Today she is cured—and living life to the fullest, having completed a multiday bike trek from Mumbai to Leh Ladakh, something she’d always dreamed of.
Now her wish is to see the day when TB doesn’t exist anymore—and she knows she has an integral part to play through advocacy.
“I don’t want this to happen to future generations,” she says. “It’s very important, especially for women, to end the stigma surrounding TB. In India, particularly in rural areas, females receive less emotional support from family and friends, and have less access to nutrition and health services. We need to speak up.”
One unintended side effect of Khade’s experience with TB is that it changed the way she views her photography.
“It’s hard to describe, and people may think it’s weird, but everything I see, and everything my camera sees, is a miracle.
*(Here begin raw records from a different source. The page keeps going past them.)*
## src/rtl/fe_pkg.sv

```systemverilog
package fe_pkg;

	// radix 2^8 layout, limb 0 least significant
	localparam int NUM_LIMBS = 32;

	// one radix-2^8 limb
	typedef logic [7:0] limb_t;

	// column accumulator, holds 32 folded 8x8 products
	typedef logic [31:0] word_t;

	// column / pass index
	typedef logic [4:0] pass_idx_t;

	// 256-bit field element
	typedef limb_t [NUM_LIMBS-1:0] fe_t;

	// per-limb product vector
	typedef word_t [NUM_LIMBS-1:0] wide_t;

	// one multiply request
	typedef struct packed {
		fe_t a;
		fe_t b;
	} mul_req_t;

	// operand set for a single column pass
	typedef struct packed {
		pass_idx_t idx;
		fe_t       a;
		fe_t       b_rot;
	} pass_t;

	// 2^256 = 38 mod p, used for wrapped column terms
	localparam word_t FOLD_MUL = 32'd38;

	// 2^255 = 19 mod p, used when squeezing the top limb
	localparam word_t TOP_FOLD = 32'd19;

endpackage

```

## src/rtl/mul_ctrl.sv

```systemverilog
`timescale 1ns/1ps

module mul_ctrl (
	input  logic              clk,
	input  logic              rst_n,
	input  logic              start,
	input  fe_pkg::mul_req_t  req,
	output logic              issue,
	output fe_pkg::pass_idx_t issue_idx,
	output fe_pkg::mul_req_t  op,
	input  logic              col_full,
	output logic              sq_go,
	input  logic              done,
	output logic              busy
);
	import fe_pkg::*;

	localparam pass_idx_t LAST = pass_idx_t'(NUM_LIMBS - 1);

	typedef enum logic [1:0] {
		IDLE,
		ISSUE,
		DRAIN,
		SQUEEZE
	} state_t;

	state_t state;

	// one pass per cycle while issuing
	assign issue = (state == ISSUE);
	assign busy  = (state != IDLE);

	always_ff @(posedge clk) begin
		if (!rst_n) begin
			state     <= IDLE;
			issue_idx <= '0;
			sq_go     <= 1'b0;
		end else begin
			sq_go <= 1'b0;
			case (state)
				// starts while busy never reach this branch
				IDLE: begin
					if (start) begin
						state     <= ISSUE;
						issue_idx <= '0;
					end
				end
				ISSUE: begin
					issue_idx <= issue_idx + 1'b1;
					if (issue_idx == LAST) begin
						state <= DRAIN;
					end
				end
				// passes still in the pipeline
				DRAIN: begin
					if (col_full) begin
						sq_go <= 1'b1;
						state <= SQUEEZE;
					end
				end
				SQUEEZE: begin
					if (done) begin
						state <= IDLE;
					end
				end
				default: state <= IDLE;
			endcase
		end
	end

	// operand latch
	always_ff @(posedge clk) begin
		if (state == IDLE && start) begin
			op <= req;
		end
	end

endmodule

```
The fact that I survived was a miracle, so what I am seeing in every photograph is a miracle to me.”
Gerry Elsdon, 47, Johannesburg, South Africa
“I’d never known anyone who’d had TB, and I’d never heard of anyone who had TB anywhere other than their lungs,” Elsdon recalls.
She immediately started taking medication, and during her nine months of treatment, Elsdon did not experience any of the typical symptoms of the disease. “My lungs didn’t hurt, and I had none of the coughing,” she says. “Being non-symptomatic almost made it more difficult. I kept thinking: Why am I doing this? Why am I swallowing seven pills a day when there’s nothing wrong with me?”
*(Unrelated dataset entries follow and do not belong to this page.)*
[config.mk]
export PLATFORM = sky130hd
export DESIGN_NAME = softmax_top
export DESIGN_NICKNAME = d
export VERILOG_FILES = /design/src/softmax_pkg.sv /design/src/fxp_div_pipe.sv /design/src/softmax_alpha_store.sv /design/src/softmax_ctrl.sv /design/src/softmax_exp_sum.sv /design/src/softmax_step_counter.sv /design/src/softmax_top.sv
export SDC_FILE = /design/constraint.sdc
export NUM_CORES = 2
export LEC_CHECK = 0
export ABC_CLOCK_PERIOD_IN_PS = 6500
export BUFFER_PORTS_ARGS = -buffer_cell sky130_fd_sc_hd__buf_2
export CAP_MARGIN = 25
export CORE_MARGIN = 4
export CORE_UTILIZATION = 45
export CTS_BUF_LIST = sky130_fd_sc_hd__clkbuf_4
export DETAILED_ROUTE_END_ITERATION = 8
export PLACE_DENSITY_LB_ADDON = 0.12
export SLEW_MARGIN = 0
export SYNTH_ARGS = -nofsm -noshare
export SYNTH_HDL_FRONTEND = slang
export SYNTH_SLANG_ARGS = --single-unit
[constraint.sdc]
create_clock -name clk -period 6.5 [get_ports clk]
set_input_delay 0.325 -clock clk [delete_from_list [all_inputs] [get_ports clk]]
set_output_delay 0.325 -clock clk [all_outputs]
set_load 0.05 [all_outputs]
[src/softmax_pkg.sv]
package softmax_pkg;

  // vector length and node count
  localparam int MAX_NODES = 8;
  localparam int NODE_W    = 4;
  localparam int IDX_W     = 3;

  // coefficient and exponential widths
  localparam int COEF_W = 4;
  localparam int EXP_W  = 16;

  // sum of eight values up to 2**15
  localparam int SUM_W = 19;

  // alpha format is Q1.15
  localparam int OUT_W    = 16;
  localparam int OUT_FRAC = 15;

  // pipeline depths
  localparam int TREE_DEPTH  = 3;
  localparam int DIV_LATENCY = 16;

  // divider remainder must hold the divisor shifted by the top quotient bit
  localparam int DIV_REM_W = OUT_W + SUM_W;

  // step counter, large enough for the drain phase
  localparam int CNT_W = 5;

  typedef enum logic [2:0] {
    IDLE,
    LOAD,
    REDUCE,
    ISSUE,
    DRAIN,
    DONE
  } state_t;

endpackage

[src/fxp_div_pipe.sv]
`timescale 1ns/1ns

module fxp_div_pipe (
  input  logic                          clk,
  input  logic                          rst_n,
  input  logic                          i_valid,
  input  logic [softmax_pkg::IDX_W-1:0] i_tag,
  input  logic [softmax_pkg::EXP_W-1:0] i_dividend,
  input  logic [softmax_pkg::SUM_W-1:0] i_divisor,
  output logic                          o_valid,
  output logic [softmax_pkg::IDX_W-1:0] o_tag,
  output logic [softmax_pkg::OUT_W-1:0] o_quotient
);

  // operands entering each stage
  logic [softmax_pkg::DIV_REM_W-1:0] rem_d [softmax_pkg::DIV_LATENCY];
  logic [softmax_pkg::SUM_W-1:0]     dvs_d [softmax_pkg::DIV_LATENCY];
  logic [softmax_pkg::OUT_W-1:0]     quo_d [softmax_pkg::DIV_LATENCY];
  // divisor aligned to the quotient bit of that stage
  logic [softmax_pkg::DIV_REM_W-1:0] trial [softmax_pkg::DIV_LATENCY];

  // stage output registers
  logic [softmax_pkg::DIV_REM_W-1:0] rem_q [softmax_pkg::DIV_LATENCY];
  logic [softmax_pkg::SUM_W-1:0]     dvs_q [softmax_pkg::DIV_LATENCY];
  logic [softmax_pkg::OUT_W-1:0]     quo_q [softmax_pkg::DIV_LATENCY];
  logic [softmax_pkg::IDX_W-1:0]     tag_q [softmax_pkg::DIV_LATENCY];
  logic                              vld_q [softmax_pkg::DIV_LATENCY];

  always_comb begin
    // numerator = dividend * 2**OUT_FRAC
    rem_d[0] = {{(softmax_pkg::DIV_REM_W - softmax_pkg::EXP_W - softmax_pkg::OUT_FRAC){1'b0}},
                i_dividend, {softmax_pkg::OUT_FRAC{1'b0}}};
    dvs_d[0] = i_divisor;
    quo_d[0] = '0;
    for (int s = 1; s < softmax_pkg::DIV_LATENCY; s++) begin
      rem_d[s] = rem_q[s-1];
      dvs_d[s] = dvs_q[s-1];
      quo_d[s] = quo_q[s-1];
    end
    // stage s decides quotient bit OUT_W-1-s, msb first
    for (int s = 0; s < softmax_pkg::DIV_LATENCY; s++) begin
      trial[s] = {{(softmax_pkg::DIV_REM_W - softmax_pkg::SUM_W){1'b0}}, dvs_d[s]}
                 << (softmax_pkg::OUT_W - 1 - s);
    end
  end

  // restoring step, remainder kept when the trial does not fit
  always_ff @(posedge clk) begin
    for (int s = 0; s < softmax_pkg::DIV_LATENCY; s++) begin
      dvs_q[s] <= dvs_d[s];
      if (rem_d[s] >= trial[s]) begin
        rem_q[s] <= rem_d[s] - trial[s];
        quo_q[s] <= {quo_d[s][softmax_pkg::OUT_W-2:0], 1'b1};
      end else begin
        rem_q[s] <= rem_d[s];
        quo_q[s] <= {quo_d[s][softmax_pkg::OUT_W-2:0], 1'b0};
      end
    end
    tag_q[0] <= i_tag;
    for (int s = 1; s < softmax_pkg::DIV_LATENCY; s++) begin
      tag_q[s] <= tag_q[s-1];
    end
  end

  always_ff @(posedge clk) begin
    if (!rst_n) begin
      for (int s = 0; s < softmax_pkg::DIV_LATENCY; s++) begin
        vld_q[s] <= 1'b0;
      end
    end else begin
      vld_q[0] <= i_valid;
      for (int s = 1; s < softmax_pkg::DIV_LATENCY; s++) begin
        vld_q[s] <= vld_q[s-1];
      end
    end
  end

  assign o_valid    = vld_q[softmax_pkg::DIV_LATENCY-1];
  assign o_tag      = tag_q[softmax_pkg::DIV_LATENCY-1];
  assign o_quotient = quo_q[softmax_pkg::DIV_LATENCY-1];

  // sum must be settled before the first issue
  assert property (@(posedge clk) disable iff (!rst_n) i_valid |-> (i_divisor != '0))
    else $error("divider issued with zero divisor");

endmodule

[src/softmax_alpha_store.sv]
`timescale 1ns/1ns

module softmax_alpha_store (
  input  logic                          clk,
  input  logic                          rst_n,
  input  logic                          i_clear,
  input  logic                          i_valid,
  input  logic [softmax_pkg::IDX_W-1:0] i_tag,
  input  logic [softmax_pkg::OUT_W-1:0] i_quotient,
  output logic [softmax_pkg::OUT_W-1:0] o_alpha [softmax_pkg::MAX_NODES]
);

  // clear on accept so unused nodes read zero
  always_ff @(posedge clk) begin
    if (!rst_n || i_clear) begin
      for (int i = 0; i < softmax_pkg::MAX_NODES; i++) begin
        o_alpha[i] <= '0;
      end
    end else if (i_valid) begin
      o_alpha[i_tag] <= i_quotient;
    end
  end

  // divider must be empty when a new request is loaded
  assert property (@(posedge clk) disable iff (!rst_n) i_clear |-> !i_valid)
    else $error("divider result arrived during clear");

endmodule

[src/softmax_ctrl.sv]
`timescale 1ns/1ns

module softmax_ctrl (
  input  logic                           clk,
  input  logic                           rst_n,
  input  logic                           i_valid,
  input  logic [softmax_pkg::NODE_W-1:0] i_num_nodes,
  input  logic [softmax_pkg::CNT_W-1:0]  i_step_count,
  input  logic                           i_step_last,
  output logic                           o_step_clear,
  output logic                           o_step_enable,
  output logic [softmax_pkg::CNT_W-1:0]  o_step_limit,
  output logic                           o_load,
  output logic                           o_issue_valid,
  output logic [softmax_pkg::IDX_W-1:0]  o_issue_idx,
  output logic                           o_idle,
  output logic                           o_done
);

  softmax_pkg::state_t            state;
  softmax_pkg::state_t            state_next;
  logic [softmax_pkg::NODE_W-1:0] num_q;
  logic                           idle_q;
  logic                           accept;

  assign accept = i_valid && idle_q && (state == softmax_pkg::IDLE);

  always_comb begin
    state_next = state;
    case (state)
      softmax_pkg::IDLE: begin
        if (accept) begin
          state_next = softmax_pkg::LOAD;
        end
      end
      softmax_pkg::LOAD: begin
        state_next = softmax_pkg::REDUCE;
      end
      softmax_pkg::REDUCE: begin
        if (i_step_last) begin
          state_next = softmax_pkg::ISSUE;
        end
      end
      softmax_pkg::ISSUE: begin
        if (i_step_last) begin
          state_next = softmax_pkg::DRAIN;
        end
      end
      softmax_pkg::DRAIN: begin
        if (i_step_last) begin
          state_next = softmax_pkg::DONE;
        end
      end
      default: begin
        state_next = softmax_pkg::IDLE;
      end
    endcase
  end

  always_ff @(posedge clk) begin
    if (!rst_n) begin
      state         <= softmax_pkg::IDLE;
      num_q         <= '0;
      idle_q        <= 1'b1;
      o_done        <= 1'b0;
      o_issue_valid <= 1'b0;
    end else begin
      state         <= state_next;
      idle_q        <= (state == softmax_pkg::IDLE);
      o_done        <= (state == softmax_pkg::DONE);
      o_issue_valid <= (state == softmax_pkg::ISSUE);
      if (accept) begin
        num_q <= i_num_nodes;
      end
    end
  end

  // during ISSUE the count is the node index
  always_ff @(posedge clk) begin
    o_issue_idx <= i_step_count[softmax_pkg::IDX_W-1:0];
  end

  // per-phase terminal count
  always_comb begin
    case (state)
      softmax_pkg::REDUCE: o_step_limit = softmax_pkg::CNT_W'(softmax_pkg::TREE_DEPTH - 1);
      softmax_pkg::ISSUE:  o_step_limit = softmax_pkg::CNT_W'(num_q - 1'b1);
      softmax_pkg::DRAIN:  o_step_limit = softmax_pkg::CNT_W'(softmax_pkg::DIV_LATENCY);
      default:             o_step_limit = '0;
    endcase
  end

  assign o_step_enable = (state == softmax_pkg::REDUCE) || (state == softmax_pkg::ISSUE) ||
                         (state == softmax_pkg::DRAIN);
  // restart from zero on every phase change
  assign o_step_clear  = !o_step_enable || i_step_last;
  assign o_load        = (state == softmax_pkg::LOAD);
  assign o_idle        = idle_q;

  assert property (@(posedge clk) disable iff (!rst_n) o_done |=> !o_done)
    else $error("done held for more than one cycle");

  // a zero count would wrap the issue limit
  assert property (@(posedge clk) disable iff (!rst_n)
    (state == softmax_pkg::LOAD) |-> (num_q != '0))
    else $error("request accepted with zero nodes");

endmodule

[src/softmax_exp_sum.sv]
`timescale 1ns/1ns

module softmax_exp_sum (
  input  logic                           clk,
  input  logic                           rst_n,
  input  logic                           i_load,
  input  logic [softmax_pkg::NODE_W-1:0] i_num_nodes,
  input  logic [softmax_pkg::COEF_W-1:0] i_coef [softmax_pkg::MAX_NODES],
  input  logic [softmax_pkg::IDX_W-1:0]  i_sel,
  output logic [softmax_pkg::EXP_W-1:0]  o_exp_sel,
  output logic [softmax_pkg::SUM_W-1:0]  o_sum
);

  logic [softmax_pkg::EXP_W-1:0] exp_q  [softmax_pkg::MAX_NODES];
  logic [softmax_pkg::EXP_W:0]   lvl1_q [softmax_pkg::MAX_NODES/2];
  logic [softmax_pkg::EXP_W+1:0] lvl2_q [softmax_pkg::MAX_NODES/4];
  logic [softmax_pkg::SUM_W-1:0] sum_q;

  // 2**c, unused nodes contribute nothing to the sum
  always_ff @(posedge clk) begin
    if (!rst_n) begin
      for (int i = 0; i < softmax_pkg::MAX_NODES; i++) begin
        exp_q[i] <= '0;
      end
    end else if (i_load) begin
      for (int i = 0; i < softmax_pkg::MAX_NODES; i++) begin
        if (i < i_num_nodes) begin
          exp_q[i] <= softmax_pkg::EXP_W'(1) << i_coef[i];
        end else begin
          exp_q[i] <= '0;
        end
      end
    end
  end

  // tree runs freely, the sum settles TREE_DEPTH cycles after load
  always_ff @(posedge clk) begin
    for (int i = 0; i < softmax_pkg::MAX_NODES / 2; i++) begin
      lvl1_q[i] <= {1'b0, exp_q[2*i]} + {1'b0, exp_q[2*i+1]};
    end
    for (int i = 0; i < softmax_pkg::MAX_NODES / 4; i++) begin
      lvl2_q[i] <= {1'b0, lvl1_q[2*i]} + {1'b0, lvl1_q[2*i+1]};
    end
    sum_q <= {1'b0, lvl2_q[0]} + {1'b0, lvl2_q[1]};
  end

  // dividend for the node being issued
  assign o_exp_sel = exp_q[i_sel];
  assign o_sum     = sum_q;

endmodule

[src/softmax_step_counter.sv]
`timescale 1ns/1ns

module softmax_step_counter (
  input  logic                          clk,
  input  logic                          rst_n,
  input  logic                          i_clear,
  input  logic                          i_enable,
  input  logic [softmax_pkg::CNT_W-1:0] i_limit,
  output logic [softmax_pkg::CNT_W-1:0] o_count,
  output logic                          o_last
);

  // clear wins over enable, count parks at the limit
  always_ff @(posedge clk) begin
    if (!rst_n) begin
      o_count <= '0;
    end else if (i_clear) begin
      o_count <= '0;
    end else if (i_enable && (o_count != i_limit)) begin
      o_count <= o_count + 1'b1;
    end
  end

  assign o_last = (o_count == i_limit);

  // controller must clear whenever it switches to a new limit
  assert property (@(posedge clk) disable iff (!rst_n) o_count <= i_limit)
    else $error("step counter above limit: count %0d limit %0d", o_count, i_limit);

endmodule

[src/softmax_top.sv]
`timescale 1ns/1ns

module softmax_top (
  input  logic                           clk,
  input  logic                           rst_n,
  input  logic                           i_valid,
  input  logic [softmax_pkg::NODE_W-1:0] i_num_nodes,
  input  logic [softmax_pkg::COEF_W-1:0] i_coef [softmax_pkg::MAX_NODES],
  output logic                           o_idle,
  output logic                           o_done,
  output logic [softmax_pkg::OUT_W-1:0]  o_alpha [softmax_pkg::MAX_NODES]
);

  logic                          step_clear;
  logic                          step_enable;
  logic [softmax_pkg::CNT_W-1:0] step_limit;
  logic [softmax_pkg::CNT_W-1:0] step_count;
  logic                          step_last;
  logic                          load;
  logic                          issue_valid;
  logic [softmax_pkg::IDX_W-1:0] issue_idx;
  logic [softmax_pkg::EXP_W-1:0] exp_sel;
  logic [softmax_pkg::SUM_W-1:0] sum;
  logic                          div_valid;
  logic [softmax_pkg::IDX_W-1:0] div_tag;
  logic [softmax_pkg::OUT_W-1:0] div_quotient;

  softmax_ctrl softmax_ctrl_inst (
    .clk           (clk),
    .rst_n         (rst_n),
    .i_valid       (i_valid),
    .i_num_nodes   (i_num_nodes),
    .i_step_count  (step_count),
    .i_step_last   (step_last),
    .o_step_clear  (step_clear),
    .o_step_enable (step_enable),
    .o_step_limit  (step_limit),
    .o_load        (load),
    .o_issue_valid (issue_valid),
    .o_issue_idx   (issue_idx),
    .o_idle        (o_idle),
    .o_done        (o_done)
  );

  softmax_step_counter softmax_step_counter_inst (
    .clk      (clk),
    .rst_n    (rst_n),
    .i_clear  (step_clear),
    .i_enable (step_enable),
    .i_limit  (step_limit),
    .o_count  (step_count),
    .o_last   (step_last)
  );

  softmax_exp_sum softmax_exp_sum_inst (
    .clk         (clk),
    .rst_n       (rst_n),
    .i_load      (load),
    .i_num_nodes (i_num_nodes),
    .i_coef      (i_coef),
    .i_sel       (issue_idx),
    .o_exp_sel   (exp_sel),
    .o_sum       (sum)
  );

  fxp_div_pipe fxp_div_pipe_inst (
    .clk        (clk),
    .rst_n      (rst_n),
    .i_valid    (issue_valid),
    .i_tag      (issue_idx),
    .i_dividend (exp_sel),
    .i_divisor  (sum),
    .o_valid    (div_valid),
    .o_tag      (div_tag),
    .o_quotient (div_quotient)
  );

  softmax_alpha_store softmax_alpha_store_inst (
    .clk        (clk),
    .rst_n      (rst_n),
    .i_clear    (load),
    .i_valid    (div_valid),
    .i_tag      (div_tag),
    .i_quotient (div_quotient),
    .o_alpha    (o_alpha)
  );

  // every quotient lands before the controller reaches DONE
  assert property (@(posedge clk) disable iff (!rst_n)
    div_valid |-> (softmax_ctrl_inst.state inside {softmax_pkg::ISSUE, softmax_pkg::DRAIN}))
    else $error("divider result outside issue or drain phase");

endmodule

==> impl_metrics.ini <==
[clock_tree]
htreeDepth = 5
cts_root_buf = clkbuf_4
postCtsSetupRepairBufs = 0
cts_tree = done
cts.clk_slew.worst_paths_ns = 0.08
cts_made_buffers = 351
cts_num_sinks = 1287
clkLatencyLatePin_ns = 1.26
clockBufferDepth = 4

[setup_path]
critPathTopFamily = compound AO/OA/AOI/OAI gates
worst-path-max-fanout = 21
r2r_slack_ns = 1.67
r2r_cells = 12
cp_slowest_cell = dfxtp_1
end_kind = flip-flop
cp_cell_sequence = buf_4 -> mux4_2 -> mux2_2 -> ha_1 -> nand2_1 -> o21ai_0 -> nand3_1 -> a21boi_0 -> o21ai_0 -> a31oi_2 -> buf_4 -> mux2i_1
cp_num_cells = 12
path_class = flip-flop to flip-flop
critPathMaxStageDelay_ns = 1.03
startpoint_type = flip-flop
required_ns = 7.59
cp.arrival_ns = 5.92
critPathBufInv = 2

[hold_path]
hold_path_depth = 4
hp-class = input pin to flip-flop

[route]
drt_wl_total_um = 146000
vias = 43800
wl_per_cell_um = 17.5
drc = 0
ant_nets = 0
drt-vias-per-instance = 5.25
firstDrtPassIters = 6
drt_iter0_markers = 3010

[power_and_ir_drop]
p_leak_nw = 28.0
ir_drop_v = 0.000238
powerDensity_nw_per_um2 = 615

[layout]
fillers = 11700
drive_above_1_share_pct = 13.4
finish.net_count = 6925
area_growth_pct = 13.8

[die]
rows = 130
dieWidth_um = 364
io_pins = 169
dieArea_um2 = 132000
core_area_um2 = 126000
fp.dieH_um = 364
initial_core_util_pct = 45.3

[yosys]
ys_seq_area_share_pct = 47.5
synth_area_per_cell_um2 = 9.63
synthSimpleGateAreaFrac_pct = 15.0
synth_fa_ha_area_share_pct = 9.95
ys.flop_type = dfxtp_1
synth_top_area_share_pct = 40.7
synth_top_family_by_area = simple AND/OR/NAND/NOR gates
netlist_area_um2 = 57000
synth_seq_cells = 1287
synthesis.nets = 6397
ys_async_sr_fraction_pct = 0
synth_area_leaders = dfxtp_1, ha_1, edfxtp_1
synthTopCellsByCount = dfxtp_1, nand2_1, a21oi_1, nor2_1, inv_1
netlist_instances = 5918
synthMuxAreaShare_pct = 3.25
post-synth-top-area-cell = dfxtp_1
ys_types = 102
yosysMostFrequentCell = dfxtp_1
synth-compound-area-share_pct = 14.3
synth_xor_area_share_pct = 6.21
synth_edf_count = 128
yosys_warnings = 0

[placed_design]
routabilityCongestion = 0.902
dpl_worst_slack_ns = 1.85
port_buffers = 168
hpwl_um = 110000

[sta]
finalHoldViolations = 0
relSlewSlack_pct = 22.3
tightestPinTransition_ns = 1.17
period_share_pct = 74.4
setup_viol = 0
setup_tns_ns = 0
rsz0062_at_grt = false
maxSlewViolCount = 0
finalWorstSetupSlack_ns = 1.67
post-route-min-period_ns = 4.83
fmax_mhz = 207
skew_ns = 0.112

[run_status]
status = complete, no violations

[global_route]
track_usage_pct = 21.7
grt-ovfl-total = 0
grt_pass1_vias = 42700
grt_pass1_wl_um = 229000
grt_max_degree = 167
antenna_found_initial = 6

[flow_run]
maxCapViolCount = 0
## logic make-up after synthesis
logic type | after synthesis
DFF | 1287
xor gates and xnor gates | 404
buffers and inverters | 574
and+or+nand+nor | 1790
muxes | 133
adders and majority gates | 440
AOI/OAI and AO/OA | 1290
## worst reg2reg max path, delay by kind of cell (launching register included)
kind | cells | cell delay [ns]
AO/OA/AOI/OAI | 4 | 1.41
flip-flops | 1 | 1.03
buffers and inverters | 2 | 0.77
adder cells (fa/ha/maj) | 1 | 0.41
AND/OR/NAND/NOR | 2 | 0.23
multiplexers | 3 | 0.84
## layout make-up
type                            instances  area [um2]  area share (%)
Clock inverter                         85         359           0.554
Inverter                              445        1670            2.58
Timing Repair Buffer                  304        2170            3.35
Clock buffer                          496        3720            5.74
Multi-Input combinational cell       4057       27800            42.8
Sequential cell                      1287       27000            41.7
Antenna cell                           10        25.0          0.0386
Tap cell                             1650        2060            3.18
## repair_timing
item,in CTS,in global routing
gates resized for setup,0,0
setup endpoints to repair,0,0
endpoints found under the hold margin,175,0
hold buffers,113,0
## routing by layer
metal | track usage, % | wire, um
met2 | 36.2 | 68100
met1 | 28.0 | 65500
met4 | 8.53 | 4520
met5 | 0 | 0
met3 | 3.95 | 7800
## state kept, by name, summed over array words and instances, names as in the netlist
register and cells:
fxp_div_pipe_inst.rem_q 405, fxp_div_pipe_inst.dvs_q 285, fxp_div_pipe_inst.quo_q 136, softmax_alpha_store_inst.o_alpha 128
softmax_exp_sum_inst.exp_q 128, softmax_exp_sum_inst.lvl1_q 68, fxp_div_pipe_inst.tag_q 48, softmax_exp_sum_inst.lvl2_q 36
softmax_exp_sum_inst.o_sum 19, fxp_div_pipe_inst.vld_q 16, softmax_step_counter_inst.o_count 5, softmax_ctrl_inst.num_q 4
fxp_div_pipe_inst.i_tag 3, softmax_ctrl_inst.state 3, softmax_ctrl_inst.o_done 1, softmax_ctrl_inst.o_idle 1
softmax_ctrl_inst.o_issue_valid 1
## power breakdown
part	total [mW]	internal, mW	switching [mW]
Clock	6.70	3.52	3.18
Sequential	13.4	11.2	2.11
Combinational	19.8	8.82	11.0
Total	39.9	23.6	16.3
## through the flow
step	instances	instance area (um2)	power, mW	util, %	hold slack (ns)
after floorplan	5918	57000	28.2	-	0.310
after CTS	8322	64800	40.2	51.5	0.000147
after global routing	8333	64800	43.4	51.6	0.0325
final	8334	64800	39.9	51.6	0.156
after detailed placement	7628	59600	33.2	47.4	0.312
after global placement	7626	59500	33.0	47.4	0.310
## placed cells by master, fill, tap and decap left out, types with 80 or more instances in the layout
cell and n:
nand2_1 587, xnor2_1 229, dlygate4sd3_1 113, clkbuf_4 496
xor2_1 175, a21o_1 94, nor2_1 450, o21ai_0 269
edfxtp_1 128, dfxtp_1 1158, ha_1 418, nand3_1 91
inv_1 441, buf_2 168, a21oi_1 454, nor3_1 150
mux2_2 80
## path summary, 6_finish.rpt
path | from | endpoint
worst max register to register | fxp_div_pipe_inst.i_tag[1] | fxp_div_pipe_inst.rem_q[0][15]
worst min register to register | fxp_div_pipe_inst.quo_q[1][5] | fxp_div_pipe_inst.quo_q[1][22]
worst min-delay path | i_coef[8] | softmax_exp_sum_inst.exp_q[5][2]
worst max-delay path | fxp_div_pipe_inst.i_tag[1] | fxp_div_pipe_inst.rem_q[0][15]
No activity file was read; power rests on OpenSTA's default activity.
But persistence with her treatment paid off. “I was cured,” she says, “but unfortunately, my womb was no longer viable. I couldn’t have kids. And I think that’s one of the reasons I decided to speak out about this scourge.”
Today, in her role as TB ambassador for the National Department of Health in South Africa and TB champion for the World Health Organization in Geneva, Elsdon works to raise awareness about issues surrounding TB that remain taboo in South Africa and developing nations around the world.
For example, people with HIV in Elsdon’s home country often die from TB, due to their lowered immune systems. So people who do not have HIV are afraid to seek treatment for TB for fear that others might think they’re HIV-positive.
“People aren’t going in for treatment because of that stigma,” Elsdon says. “That’s why we need to make the TB discussion as common as ones about the common cold. TB knows no boundaries. It doesn’t choose white or black, rich or poor, American or African. Everyone needs to speak up.”